What is expected
Write out each line below exactly as it appears.

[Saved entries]
▬▬▬▬▬▬
==> design/flow/design.v <==
module MEM_WB_reg(clk, rst, M_ALUresult, M_writeReg, M_readData, M_WB,
                            W_ALUresult, W_writeReg, W_readData, W_WB);
  input clk, rst;
  input [31:0] M_ALUresult, M_readData;
  input [4:0] M_writeReg;
  input [1:0] M_WB;
  output reg [31:0] W_ALUresult, W_readData;
  output reg [4:0] W_writeReg;
  output reg [1:0] W_WB;
  always @ (negedge clk or posedge rst) begin
    if (rst)
     begin
      W_ALUresult <= 0;
      W_readData <= 0;
      W_writeReg <= 0;
      W_WB <= 0;
    end
    else begin
      W_ALUresult <= M_ALUresult;
      W_readData <= M_readData;
      W_writeReg <= M_writeReg;
      W_WB <= M_WB;
    end
  end
endmodule
==> design/flow/config.mk <==
export PLATFORM = sky130hd
export DESIGN_NAME = MEM_WB_reg
export DESIGN_NICKNAME = MEM_WB_reg
export VERILOG_FILES = /design/flow/design.v
export SDC_FILE = /design/flow/constraint.sdc
export NUM_CORES = 4
export LEC_CHECK = 1
export CORE_UTILIZATION = 50
==> design/flow/run.sh <==
#!/bin/bash
# OpenROAD 26Q1-2900-gdf79404cd8, Yosys 0.63+post, stock flow scripts
make -C /OpenROAD-flow-scripts/flow DESIGN_CONFIG=/design/flow/config.mk WORK_HOME=/design/flow/orfs finish
==> design/flow/constraint.sdc <==
current_design MEM_WB_reg

set clk_period 1.0
set clk_io_pct 0.2

create_clock -name clk0 -period $clk_period [get_ports {clk}]

set non_clock_inputs [all_inputs -no_clocks]
set_input_delay [expr $clk_period * $clk_io_pct] -clock clk0 $non_clock_inputs
set_output_delay [expr $clk_period * $clk_io_pct] -clock clk0 [all_outputs]
==> flow_summary_export.csv <==
group,metric,value,unit
status,status,"stopped before the end",
status,lastStage,"detailed placement",
status,stop_error,"[ERROR DPL-0036] Detailed placement failed.",
synth,syn_avg_cell_area,24.7,um^2
die,dieHeight,61.7,um
synth,synth.top_cell.area_share,99.8,%
synth,yosysWarningCount,1,
place,io_buffer_count,143,
synth,cell_type_with_the_highest_aggregate_area_in_the_netlist,"sky130_fd_sc_hd__dfrtn_1",
die,pin_count,144,
synth,sequential_fraction_of_the_synthesis_area,99.8,%
synth,synthesis.instances,72,
die,fp-row-count,21,
synth,netlist_area,1780,um^2
synth,synth.ff_latch_count,71,
synth,yosysUniqueCellTypes,2,
synth,netlist_top_cells_area,"sky130_fd_sc_hd__dfrtn_1, sky130_fd_sc_hd__inv_1",
die,initial_core_util,52.9,%
synth,synth.yosys.num_cells,72,
place,globalplace.congestion,0.697,
die,die-width,61.7,um
synth,yosys_synthesis_chip_area,1780,um^2
metrics by stage:
step	TNS [ps]	hold slack, ps	power [mW]	area, um^2	cells
2_1_floorplan	-30630	627	3.13	1780	72
3_3_place_gp	-72180	1040	3.73	3310	263
cell families after synthesis:
family,after synthesis,synth area share (%)
buffers and inverters,1,0.211
flip-flops,71,99.8
cell usage after synthesis:
master,instances
sky130_fd_sc_hd__dfrtn_1,71
sky130_fd_sc_hd__inv_1,1
No activity file was given, so power comes from the tool's default toggle rates.
File: config.mk
export PLATFORM = sky130hd
export DESIGN_NAME = EX_MEM_reg
export DESIGN_NICKNAME = EX_MEM_reg
export VERILOG_FILES = /design/flow/design.v
export SDC_FILE = /design/flow/constraint.sdc
export NUM_CORES = 4
export LEC_CHECK = 1
export CORE_UTILIZATION = 50
File: constraint.sdc
current_design EX_MEM_reg

set clk_period 1.0
set clk_io_pct 0.2

create_clock -name clk0 -period $clk_period [get_ports {clk}]

set non_clock_inputs [all_inputs -no_clocks]
set_input_delay [expr $clk_period * $clk_io_pct] -clock clk0 $non_clock_inputs
set_output_delay [expr $clk_period * $clk_io_pct] -clock clk0 [all_outputs]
▬▬▬▬▬▬
Answer to this problem
==> design/flow/design.v <==
module MEM_WB_reg(clk, rst, M_ALUresult, M_writeReg, M_readData, M_WB,
                            W_ALUresult, W_writeReg, W_readData, W_WB);
  input clk, rst;
  input [31:0] M_ALUresult, M_readData;
  input [4:0] M_writeReg;
  input [1:0] M_WB;
  output reg [31:0] W_ALUresult, W_readData;
  output reg [4:0] W_writeReg;
  output reg [1:0] W_WB;
  always @ (negedge clk or posedge rst) begin
    if (rst)
     begin
      W_ALUresult <= 0;
      W_readData <= 0;
      W_writeReg <= 0;
      W_WB <= 0;
    end
    else begin
      W_ALUresult <= M_ALUresult;
      W_readData <= M_readData;
      W_writeReg <= M_writeReg;
      W_WB <= M_WB;
    end
  end
endmodule
==> design/flow/config.mk <==
export PLATFORM = sky130hd
export DESIGN_NAME = MEM_WB_reg
export DESIGN_NICKNAME = MEM_WB_reg
export VERILOG_FILES = /design/flow/design.v
export SDC_FILE = /design/flow/constraint.sdc
export NUM_CORES = 4
export LEC_CHECK = 1
export CORE_UTILIZATION = 50
==> design/flow/run.sh <==
#!/bin/bash
# OpenROAD 26Q1-2900-gdf79404cd8, Yosys 0.63+post, stock flow scripts
make -C /OpenROAD-flow-scripts/flow DESIGN_CONFIG=/design/flow/config.mk WORK_HOME=/design/flow/orfs finish
==> design/flow/constraint.sdc <==
current_design MEM_WB_reg

set clk_period 1.0
set clk_io_pct 0.2

create_clock -name clk0 -period $clk_period [get_ports {clk}]

set non_clock_inputs [all_inputs -no_clocks]
set_input_delay [expr $clk_period * $clk_io_pct] -clock clk0 $non_clock_inputs
set_output_delay [expr $clk_period * $clk_io_pct] -clock clk0 [all_outputs]
==> flow_summary_export.csv <==
group,metric,value,unit
status,status,"stopped before the end",
status,lastStage,"detailed placement",
status,stop_error,"[ERROR DPL-0036] Detailed placement failed.",
synth,syn_avg_cell_area,24.7,um^2
die,dieHeight,61.7,um
synth,synth.top_cell.area_share,99.8,%
synth,yosysWarningCount,1,
place,io_buffer_count,143,
synth,cell_type_with_the_highest_aggregate_area_in_the_netlist,"sky130_fd_sc_hd__dfrtn_1",
die,pin_count,144,
synth,sequential_fraction_of_the_synthesis_area,99.8,%
synth,synthesis.instances,72,
die,fp-row-count,21,
synth,netlist_area,1780,um^2
synth,synth.ff_latch_count,71,
synth,yosysUniqueCellTypes,2,
synth,netlist_top_cells_area,"sky130_fd_sc_hd__dfrtn_1, sky130_fd_sc_hd__inv_1",
die,initial_core_util,52.9,%
synth,synth.yosys.num_cells,72,
place,globalplace.congestion,0.697,
die,die-width,61.7,um
synth,yosys_synthesis_chip_area,1780,um^2
metrics by stage:
step	TNS [ps]	hold slack, ps	power [mW]	area, um^2	cells
2_1_floorplan	-30630	627	3.13	1780	72
3_3_place_gp	-72180	1040	3.73	3310	263
cell families after synthesis:
family,after synthesis,synth area share (%)
buffers and inverters,1,0.211
flip-flops,71,99.8
cell usage after synthesis:
master,instances
sky130_fd_sc_hd__dfrtn_1,71
sky130_fd_sc_hd__inv_1,1
No activity file was given, so power comes from the tool's default toggle rates.
File: config.mk
export PLATFORM = sky130hd
export DESIGN_NAME = EX_MEM_reg
export DESIGN_NICKNAME = EX_MEM_reg
export VERILOG_FILES = /design/flow/design.v
export SDC_FILE = /design/flow/constraint.sdc
export NUM_CORES = 4
export LEC_CHECK = 1
export CORE_UTILIZATION = 50
File: constraint.sdc
current_design EX_MEM_reg

set clk_period 1.0
set clk_io_pct 0.2

create_clock -name clk0 -period $clk_period [get_ports {clk}]

set non_clock_inputs [all_inputs -no_clocks]
set_input_delay [expr $clk_period * $clk_io_pct] -clock clk0 $non_clock_inputs
set_output_delay [expr $clk_period * $clk_io_pct] -clock clk0 [all_outputs]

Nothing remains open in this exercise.